* EXERCISE AIM
Which lines of the data below contain "RIGHT"? Please show them all.

* GIVEN ENTRIES
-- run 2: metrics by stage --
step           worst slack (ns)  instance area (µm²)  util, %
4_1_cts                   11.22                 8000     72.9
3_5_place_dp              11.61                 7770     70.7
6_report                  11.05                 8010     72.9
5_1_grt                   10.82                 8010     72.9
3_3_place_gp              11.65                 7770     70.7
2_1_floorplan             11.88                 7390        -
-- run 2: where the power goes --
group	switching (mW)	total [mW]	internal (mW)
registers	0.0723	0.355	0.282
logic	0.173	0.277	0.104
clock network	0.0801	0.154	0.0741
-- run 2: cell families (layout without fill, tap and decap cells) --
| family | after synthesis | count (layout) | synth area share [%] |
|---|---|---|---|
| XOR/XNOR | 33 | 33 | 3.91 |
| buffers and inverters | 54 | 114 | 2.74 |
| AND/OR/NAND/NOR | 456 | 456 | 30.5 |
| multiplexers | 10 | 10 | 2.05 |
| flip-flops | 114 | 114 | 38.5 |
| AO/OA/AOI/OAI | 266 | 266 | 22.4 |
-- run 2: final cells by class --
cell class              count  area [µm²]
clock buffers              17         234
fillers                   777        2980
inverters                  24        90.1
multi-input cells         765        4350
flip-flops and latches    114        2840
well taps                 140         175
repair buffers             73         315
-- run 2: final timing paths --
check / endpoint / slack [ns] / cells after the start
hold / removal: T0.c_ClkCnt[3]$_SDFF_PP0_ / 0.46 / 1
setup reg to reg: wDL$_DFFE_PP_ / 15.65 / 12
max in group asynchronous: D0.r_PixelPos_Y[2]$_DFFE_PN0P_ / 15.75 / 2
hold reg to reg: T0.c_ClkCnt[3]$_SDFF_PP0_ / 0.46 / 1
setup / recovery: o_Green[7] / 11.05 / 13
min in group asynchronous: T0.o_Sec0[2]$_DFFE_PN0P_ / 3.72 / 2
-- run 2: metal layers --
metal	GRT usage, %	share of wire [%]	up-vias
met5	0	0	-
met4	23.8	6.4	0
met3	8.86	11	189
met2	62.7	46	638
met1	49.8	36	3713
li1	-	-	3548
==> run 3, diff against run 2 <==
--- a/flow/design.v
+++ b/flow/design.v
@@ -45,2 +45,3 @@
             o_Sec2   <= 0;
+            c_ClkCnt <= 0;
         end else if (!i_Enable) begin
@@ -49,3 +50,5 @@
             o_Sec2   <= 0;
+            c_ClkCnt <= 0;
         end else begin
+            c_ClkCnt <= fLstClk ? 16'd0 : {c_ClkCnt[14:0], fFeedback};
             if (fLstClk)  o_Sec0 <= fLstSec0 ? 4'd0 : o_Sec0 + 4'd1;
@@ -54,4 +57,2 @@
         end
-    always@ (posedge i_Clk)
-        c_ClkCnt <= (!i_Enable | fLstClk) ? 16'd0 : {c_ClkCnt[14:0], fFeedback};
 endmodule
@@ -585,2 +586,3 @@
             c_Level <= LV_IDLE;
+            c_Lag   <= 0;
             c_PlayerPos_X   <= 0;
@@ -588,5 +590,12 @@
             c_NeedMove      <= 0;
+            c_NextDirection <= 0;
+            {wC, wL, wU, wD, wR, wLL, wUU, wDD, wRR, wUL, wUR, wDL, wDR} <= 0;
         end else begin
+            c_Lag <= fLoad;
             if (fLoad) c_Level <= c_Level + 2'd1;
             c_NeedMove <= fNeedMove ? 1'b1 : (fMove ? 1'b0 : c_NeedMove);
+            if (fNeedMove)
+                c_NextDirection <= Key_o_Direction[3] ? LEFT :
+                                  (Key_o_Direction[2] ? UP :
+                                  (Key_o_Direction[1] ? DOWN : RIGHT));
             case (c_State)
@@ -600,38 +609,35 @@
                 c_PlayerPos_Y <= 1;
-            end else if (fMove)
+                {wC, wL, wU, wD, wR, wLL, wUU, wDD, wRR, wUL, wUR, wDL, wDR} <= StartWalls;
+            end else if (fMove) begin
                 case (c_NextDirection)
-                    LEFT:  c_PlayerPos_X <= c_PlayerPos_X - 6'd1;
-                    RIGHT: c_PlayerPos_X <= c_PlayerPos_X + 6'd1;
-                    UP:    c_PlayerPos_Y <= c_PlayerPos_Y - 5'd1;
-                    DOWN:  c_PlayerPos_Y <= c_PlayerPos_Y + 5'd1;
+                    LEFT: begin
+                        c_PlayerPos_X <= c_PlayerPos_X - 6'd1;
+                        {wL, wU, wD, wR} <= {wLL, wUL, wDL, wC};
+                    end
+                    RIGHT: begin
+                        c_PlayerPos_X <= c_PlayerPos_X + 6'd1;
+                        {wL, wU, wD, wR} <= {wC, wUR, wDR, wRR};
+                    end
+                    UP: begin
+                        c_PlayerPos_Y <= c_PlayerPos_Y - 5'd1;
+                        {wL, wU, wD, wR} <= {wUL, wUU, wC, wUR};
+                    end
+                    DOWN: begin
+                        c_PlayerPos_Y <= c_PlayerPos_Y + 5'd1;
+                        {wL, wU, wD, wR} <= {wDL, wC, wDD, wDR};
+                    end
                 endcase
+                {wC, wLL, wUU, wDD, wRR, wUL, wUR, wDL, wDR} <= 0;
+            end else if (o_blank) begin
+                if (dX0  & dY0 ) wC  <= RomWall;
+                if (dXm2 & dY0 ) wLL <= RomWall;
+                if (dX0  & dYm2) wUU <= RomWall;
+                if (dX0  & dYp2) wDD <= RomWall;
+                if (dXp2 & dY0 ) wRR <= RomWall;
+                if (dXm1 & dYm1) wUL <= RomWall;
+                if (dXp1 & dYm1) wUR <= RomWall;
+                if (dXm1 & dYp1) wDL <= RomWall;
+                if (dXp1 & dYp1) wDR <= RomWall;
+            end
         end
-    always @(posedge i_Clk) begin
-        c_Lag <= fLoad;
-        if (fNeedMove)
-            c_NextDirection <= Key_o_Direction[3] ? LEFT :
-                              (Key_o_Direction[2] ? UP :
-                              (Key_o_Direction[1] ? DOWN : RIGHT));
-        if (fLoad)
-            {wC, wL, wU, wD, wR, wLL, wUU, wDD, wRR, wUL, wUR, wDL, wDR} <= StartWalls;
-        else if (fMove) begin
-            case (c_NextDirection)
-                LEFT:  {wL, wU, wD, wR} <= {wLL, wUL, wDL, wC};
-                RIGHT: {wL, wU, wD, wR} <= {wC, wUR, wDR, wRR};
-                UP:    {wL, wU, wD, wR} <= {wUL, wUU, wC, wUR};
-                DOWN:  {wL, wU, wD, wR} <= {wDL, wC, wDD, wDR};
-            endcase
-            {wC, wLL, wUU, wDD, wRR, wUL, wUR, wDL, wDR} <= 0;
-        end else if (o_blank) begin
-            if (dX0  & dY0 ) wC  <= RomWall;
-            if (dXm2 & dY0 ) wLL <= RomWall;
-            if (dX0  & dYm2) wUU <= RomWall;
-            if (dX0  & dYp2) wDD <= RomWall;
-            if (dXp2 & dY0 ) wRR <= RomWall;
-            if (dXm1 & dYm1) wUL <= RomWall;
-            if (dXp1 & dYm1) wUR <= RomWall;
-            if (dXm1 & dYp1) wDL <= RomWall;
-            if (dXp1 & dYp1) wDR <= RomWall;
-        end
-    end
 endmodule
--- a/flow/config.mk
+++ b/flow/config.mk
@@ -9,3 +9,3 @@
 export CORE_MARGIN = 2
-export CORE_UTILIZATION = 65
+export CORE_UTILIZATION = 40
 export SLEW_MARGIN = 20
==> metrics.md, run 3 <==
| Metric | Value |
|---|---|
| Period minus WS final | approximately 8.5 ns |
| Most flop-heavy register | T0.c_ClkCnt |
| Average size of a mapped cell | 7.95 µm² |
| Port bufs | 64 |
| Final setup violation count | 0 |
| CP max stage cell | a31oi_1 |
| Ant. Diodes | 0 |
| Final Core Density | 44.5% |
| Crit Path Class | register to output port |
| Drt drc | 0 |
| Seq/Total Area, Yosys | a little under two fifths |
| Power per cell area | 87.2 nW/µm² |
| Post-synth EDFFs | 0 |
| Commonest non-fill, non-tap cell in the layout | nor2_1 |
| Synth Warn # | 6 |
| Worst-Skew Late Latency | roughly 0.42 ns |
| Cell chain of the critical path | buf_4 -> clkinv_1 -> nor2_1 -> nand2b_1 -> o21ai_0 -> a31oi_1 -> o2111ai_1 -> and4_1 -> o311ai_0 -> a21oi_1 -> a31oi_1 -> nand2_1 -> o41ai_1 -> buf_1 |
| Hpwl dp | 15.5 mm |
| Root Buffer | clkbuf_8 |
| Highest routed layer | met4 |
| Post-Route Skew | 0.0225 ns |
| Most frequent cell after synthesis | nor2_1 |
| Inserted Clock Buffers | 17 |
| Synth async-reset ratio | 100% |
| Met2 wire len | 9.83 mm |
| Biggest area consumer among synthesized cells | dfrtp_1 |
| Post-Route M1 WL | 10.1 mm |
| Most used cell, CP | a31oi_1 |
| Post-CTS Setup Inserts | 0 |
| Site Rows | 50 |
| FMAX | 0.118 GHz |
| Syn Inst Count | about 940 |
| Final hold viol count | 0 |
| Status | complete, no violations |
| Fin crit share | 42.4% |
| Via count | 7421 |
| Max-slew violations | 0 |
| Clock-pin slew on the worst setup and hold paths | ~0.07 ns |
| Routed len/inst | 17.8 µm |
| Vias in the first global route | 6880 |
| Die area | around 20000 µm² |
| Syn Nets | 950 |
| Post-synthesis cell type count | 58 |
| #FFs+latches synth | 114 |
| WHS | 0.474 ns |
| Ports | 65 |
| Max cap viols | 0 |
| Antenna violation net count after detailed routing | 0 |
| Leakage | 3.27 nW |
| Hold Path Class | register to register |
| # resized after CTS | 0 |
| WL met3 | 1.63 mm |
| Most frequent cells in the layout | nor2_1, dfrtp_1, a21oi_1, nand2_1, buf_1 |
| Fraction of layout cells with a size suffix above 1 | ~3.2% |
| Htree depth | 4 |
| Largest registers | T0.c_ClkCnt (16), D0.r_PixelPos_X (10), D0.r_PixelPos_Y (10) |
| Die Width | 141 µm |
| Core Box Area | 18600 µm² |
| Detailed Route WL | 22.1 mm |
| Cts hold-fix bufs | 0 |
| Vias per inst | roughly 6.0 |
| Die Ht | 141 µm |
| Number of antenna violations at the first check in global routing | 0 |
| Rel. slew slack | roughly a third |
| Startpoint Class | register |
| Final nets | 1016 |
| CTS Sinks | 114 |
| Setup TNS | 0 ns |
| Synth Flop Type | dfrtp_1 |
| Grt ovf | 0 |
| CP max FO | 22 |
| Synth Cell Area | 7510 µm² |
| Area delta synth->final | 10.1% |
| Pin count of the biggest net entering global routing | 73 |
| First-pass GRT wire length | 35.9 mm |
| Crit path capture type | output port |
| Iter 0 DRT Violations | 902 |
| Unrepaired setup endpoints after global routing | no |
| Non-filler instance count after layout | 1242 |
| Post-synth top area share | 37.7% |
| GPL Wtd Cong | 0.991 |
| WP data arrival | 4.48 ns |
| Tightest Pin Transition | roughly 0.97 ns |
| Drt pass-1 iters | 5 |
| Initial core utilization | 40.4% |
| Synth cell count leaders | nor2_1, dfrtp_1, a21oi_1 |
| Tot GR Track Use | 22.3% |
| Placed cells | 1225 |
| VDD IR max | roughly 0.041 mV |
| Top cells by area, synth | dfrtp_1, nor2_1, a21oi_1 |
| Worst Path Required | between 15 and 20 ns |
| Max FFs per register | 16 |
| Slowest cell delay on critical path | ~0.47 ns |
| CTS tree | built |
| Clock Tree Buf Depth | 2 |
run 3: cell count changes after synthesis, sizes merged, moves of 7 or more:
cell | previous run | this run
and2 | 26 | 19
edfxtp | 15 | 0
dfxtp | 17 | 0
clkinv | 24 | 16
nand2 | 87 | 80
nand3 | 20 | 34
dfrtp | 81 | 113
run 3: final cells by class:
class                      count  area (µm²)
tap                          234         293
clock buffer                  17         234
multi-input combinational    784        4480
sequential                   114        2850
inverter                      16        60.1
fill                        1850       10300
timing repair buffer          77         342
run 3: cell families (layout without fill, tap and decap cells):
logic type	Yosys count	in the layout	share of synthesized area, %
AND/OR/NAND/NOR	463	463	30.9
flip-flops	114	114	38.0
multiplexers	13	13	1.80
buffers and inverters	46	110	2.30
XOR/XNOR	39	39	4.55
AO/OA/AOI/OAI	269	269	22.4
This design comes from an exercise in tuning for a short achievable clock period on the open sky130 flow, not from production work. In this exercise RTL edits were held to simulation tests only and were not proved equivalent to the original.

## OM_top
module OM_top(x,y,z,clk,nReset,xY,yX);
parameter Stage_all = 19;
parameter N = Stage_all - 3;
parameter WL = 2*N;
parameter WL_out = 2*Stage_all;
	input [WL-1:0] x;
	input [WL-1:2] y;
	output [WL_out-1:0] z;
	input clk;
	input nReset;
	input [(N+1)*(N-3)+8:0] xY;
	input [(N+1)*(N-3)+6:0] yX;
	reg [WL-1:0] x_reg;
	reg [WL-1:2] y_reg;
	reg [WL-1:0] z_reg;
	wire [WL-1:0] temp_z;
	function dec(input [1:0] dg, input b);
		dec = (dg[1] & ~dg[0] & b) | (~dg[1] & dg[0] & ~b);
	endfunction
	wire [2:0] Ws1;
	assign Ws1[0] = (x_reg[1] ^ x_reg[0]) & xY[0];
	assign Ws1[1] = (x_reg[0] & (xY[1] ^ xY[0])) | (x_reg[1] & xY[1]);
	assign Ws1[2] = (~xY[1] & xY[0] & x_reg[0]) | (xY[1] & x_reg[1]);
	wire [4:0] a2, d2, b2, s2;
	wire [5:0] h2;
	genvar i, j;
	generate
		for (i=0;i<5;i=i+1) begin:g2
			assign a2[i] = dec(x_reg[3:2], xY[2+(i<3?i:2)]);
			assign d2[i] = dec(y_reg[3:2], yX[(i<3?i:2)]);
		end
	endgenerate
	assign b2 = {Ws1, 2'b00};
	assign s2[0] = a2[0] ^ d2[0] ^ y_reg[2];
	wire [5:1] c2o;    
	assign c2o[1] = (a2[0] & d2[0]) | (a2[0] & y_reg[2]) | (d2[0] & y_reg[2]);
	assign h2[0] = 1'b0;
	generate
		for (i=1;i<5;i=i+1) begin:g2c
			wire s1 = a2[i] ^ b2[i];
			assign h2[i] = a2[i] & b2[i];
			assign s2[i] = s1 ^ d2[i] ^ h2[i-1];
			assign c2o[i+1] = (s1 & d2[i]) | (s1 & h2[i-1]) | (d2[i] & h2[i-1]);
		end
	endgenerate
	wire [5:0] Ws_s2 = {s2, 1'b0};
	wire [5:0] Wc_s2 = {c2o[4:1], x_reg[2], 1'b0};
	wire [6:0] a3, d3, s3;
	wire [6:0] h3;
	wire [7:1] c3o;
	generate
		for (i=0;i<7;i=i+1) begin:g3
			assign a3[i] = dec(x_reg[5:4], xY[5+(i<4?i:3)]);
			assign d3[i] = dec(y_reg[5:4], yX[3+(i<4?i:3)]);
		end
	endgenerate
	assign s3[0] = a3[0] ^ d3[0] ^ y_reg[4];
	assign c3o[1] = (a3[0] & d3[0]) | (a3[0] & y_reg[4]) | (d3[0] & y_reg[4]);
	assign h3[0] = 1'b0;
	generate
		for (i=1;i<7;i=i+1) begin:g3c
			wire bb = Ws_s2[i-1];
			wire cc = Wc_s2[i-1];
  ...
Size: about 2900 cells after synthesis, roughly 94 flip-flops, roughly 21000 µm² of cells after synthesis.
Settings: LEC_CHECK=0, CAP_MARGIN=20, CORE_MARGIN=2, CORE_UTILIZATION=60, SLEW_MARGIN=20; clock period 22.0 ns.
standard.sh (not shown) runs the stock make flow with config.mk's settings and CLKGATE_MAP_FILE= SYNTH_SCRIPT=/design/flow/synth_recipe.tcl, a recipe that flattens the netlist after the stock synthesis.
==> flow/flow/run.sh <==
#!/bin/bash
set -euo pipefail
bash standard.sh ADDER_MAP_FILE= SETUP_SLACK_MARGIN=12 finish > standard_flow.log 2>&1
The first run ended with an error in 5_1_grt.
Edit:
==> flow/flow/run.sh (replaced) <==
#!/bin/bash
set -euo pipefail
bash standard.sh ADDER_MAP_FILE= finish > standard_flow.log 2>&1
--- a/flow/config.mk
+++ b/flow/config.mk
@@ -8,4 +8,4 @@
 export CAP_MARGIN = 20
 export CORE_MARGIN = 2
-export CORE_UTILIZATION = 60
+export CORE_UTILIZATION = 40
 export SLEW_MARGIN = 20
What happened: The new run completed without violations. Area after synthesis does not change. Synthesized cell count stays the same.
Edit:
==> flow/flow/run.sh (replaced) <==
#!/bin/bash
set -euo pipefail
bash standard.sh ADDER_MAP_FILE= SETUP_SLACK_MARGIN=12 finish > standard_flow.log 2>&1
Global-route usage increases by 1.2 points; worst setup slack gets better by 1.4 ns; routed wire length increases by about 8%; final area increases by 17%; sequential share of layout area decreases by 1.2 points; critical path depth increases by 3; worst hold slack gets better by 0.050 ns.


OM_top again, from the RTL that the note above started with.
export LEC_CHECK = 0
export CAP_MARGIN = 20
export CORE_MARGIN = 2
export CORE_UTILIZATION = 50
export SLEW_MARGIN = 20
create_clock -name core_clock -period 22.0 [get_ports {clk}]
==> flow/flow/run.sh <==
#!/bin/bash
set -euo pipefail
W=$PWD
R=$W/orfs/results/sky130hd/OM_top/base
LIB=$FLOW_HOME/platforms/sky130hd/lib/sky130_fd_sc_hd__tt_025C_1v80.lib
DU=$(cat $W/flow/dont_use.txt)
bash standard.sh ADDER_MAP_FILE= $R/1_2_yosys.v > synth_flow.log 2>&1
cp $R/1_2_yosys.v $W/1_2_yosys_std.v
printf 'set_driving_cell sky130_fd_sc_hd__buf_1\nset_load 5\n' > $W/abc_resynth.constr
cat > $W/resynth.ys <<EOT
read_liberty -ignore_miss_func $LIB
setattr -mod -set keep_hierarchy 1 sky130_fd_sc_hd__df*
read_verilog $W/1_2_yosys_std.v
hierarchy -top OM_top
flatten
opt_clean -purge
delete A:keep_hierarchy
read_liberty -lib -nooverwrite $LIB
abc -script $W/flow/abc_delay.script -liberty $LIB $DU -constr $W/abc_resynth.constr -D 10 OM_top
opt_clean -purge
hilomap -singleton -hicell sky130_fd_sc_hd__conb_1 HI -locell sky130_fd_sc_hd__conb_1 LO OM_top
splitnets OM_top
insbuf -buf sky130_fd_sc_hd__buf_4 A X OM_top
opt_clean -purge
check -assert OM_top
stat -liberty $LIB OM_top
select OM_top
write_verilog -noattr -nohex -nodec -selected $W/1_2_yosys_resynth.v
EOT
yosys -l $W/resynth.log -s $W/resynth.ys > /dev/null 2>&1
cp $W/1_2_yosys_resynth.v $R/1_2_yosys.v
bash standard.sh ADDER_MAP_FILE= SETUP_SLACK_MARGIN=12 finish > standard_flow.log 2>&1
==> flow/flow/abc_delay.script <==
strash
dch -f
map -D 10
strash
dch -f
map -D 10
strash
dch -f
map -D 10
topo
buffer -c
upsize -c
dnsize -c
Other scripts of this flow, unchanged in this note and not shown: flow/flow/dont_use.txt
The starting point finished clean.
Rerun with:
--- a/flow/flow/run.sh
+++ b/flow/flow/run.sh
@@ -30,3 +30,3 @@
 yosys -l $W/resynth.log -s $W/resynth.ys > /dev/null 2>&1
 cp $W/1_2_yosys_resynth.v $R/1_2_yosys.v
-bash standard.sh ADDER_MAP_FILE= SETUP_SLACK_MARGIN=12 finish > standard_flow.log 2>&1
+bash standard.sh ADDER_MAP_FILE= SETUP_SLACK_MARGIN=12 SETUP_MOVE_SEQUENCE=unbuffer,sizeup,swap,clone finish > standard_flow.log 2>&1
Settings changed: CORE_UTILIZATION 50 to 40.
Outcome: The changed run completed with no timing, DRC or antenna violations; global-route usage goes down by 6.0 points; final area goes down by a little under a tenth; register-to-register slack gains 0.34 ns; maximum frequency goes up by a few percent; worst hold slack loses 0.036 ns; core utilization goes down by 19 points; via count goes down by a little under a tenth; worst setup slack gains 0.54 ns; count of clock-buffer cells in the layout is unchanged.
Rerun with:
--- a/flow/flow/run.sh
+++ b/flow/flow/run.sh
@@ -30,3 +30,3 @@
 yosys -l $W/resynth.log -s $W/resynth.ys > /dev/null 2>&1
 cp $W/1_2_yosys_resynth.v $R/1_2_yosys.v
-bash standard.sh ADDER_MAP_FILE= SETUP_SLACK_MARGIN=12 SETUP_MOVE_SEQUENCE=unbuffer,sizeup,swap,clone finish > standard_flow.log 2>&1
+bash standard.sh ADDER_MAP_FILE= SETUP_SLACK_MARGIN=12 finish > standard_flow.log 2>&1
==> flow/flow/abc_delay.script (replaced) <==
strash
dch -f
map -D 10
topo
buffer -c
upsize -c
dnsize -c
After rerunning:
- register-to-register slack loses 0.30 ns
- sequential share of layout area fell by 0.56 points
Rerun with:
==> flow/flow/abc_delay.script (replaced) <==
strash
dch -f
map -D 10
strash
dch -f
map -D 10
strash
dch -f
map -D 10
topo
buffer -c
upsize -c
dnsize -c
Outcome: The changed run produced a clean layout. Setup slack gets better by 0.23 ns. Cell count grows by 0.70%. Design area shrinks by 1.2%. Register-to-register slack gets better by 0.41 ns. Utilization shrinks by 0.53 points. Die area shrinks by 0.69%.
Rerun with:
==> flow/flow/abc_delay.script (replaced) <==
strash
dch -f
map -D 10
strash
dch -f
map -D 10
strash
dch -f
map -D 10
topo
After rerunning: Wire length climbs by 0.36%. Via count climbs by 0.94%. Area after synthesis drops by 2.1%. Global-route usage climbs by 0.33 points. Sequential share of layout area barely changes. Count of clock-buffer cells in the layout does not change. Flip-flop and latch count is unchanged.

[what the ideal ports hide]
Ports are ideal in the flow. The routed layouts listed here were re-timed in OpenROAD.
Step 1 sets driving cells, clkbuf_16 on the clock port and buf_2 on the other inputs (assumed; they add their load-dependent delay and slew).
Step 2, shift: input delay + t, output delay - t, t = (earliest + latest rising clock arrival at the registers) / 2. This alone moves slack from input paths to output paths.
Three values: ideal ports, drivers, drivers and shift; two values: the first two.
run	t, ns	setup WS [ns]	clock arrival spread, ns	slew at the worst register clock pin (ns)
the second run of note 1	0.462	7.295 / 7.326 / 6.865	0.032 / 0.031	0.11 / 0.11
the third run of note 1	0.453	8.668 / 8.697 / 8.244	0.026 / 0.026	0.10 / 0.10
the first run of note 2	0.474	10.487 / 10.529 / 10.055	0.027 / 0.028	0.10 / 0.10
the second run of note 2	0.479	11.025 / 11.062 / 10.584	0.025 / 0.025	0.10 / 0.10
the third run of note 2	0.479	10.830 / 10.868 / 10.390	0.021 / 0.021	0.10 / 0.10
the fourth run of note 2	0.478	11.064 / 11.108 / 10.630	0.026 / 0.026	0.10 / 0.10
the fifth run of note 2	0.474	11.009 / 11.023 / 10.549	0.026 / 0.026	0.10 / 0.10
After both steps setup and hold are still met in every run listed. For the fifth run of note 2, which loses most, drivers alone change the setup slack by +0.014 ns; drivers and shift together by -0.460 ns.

* WRITTEN REPLY
+                                  (Key_o_Direction[1] ? DOWN : RIGHT));
-                    RIGHT: c_PlayerPos_X <= c_PlayerPos_X + 6'd1;
+                    RIGHT: begin
-                              (Key_o_Direction[1] ? DOWN : RIGHT));
-                RIGHT: {wL, wU, wD, wR} <= {wC, wUR, wDR, wRR};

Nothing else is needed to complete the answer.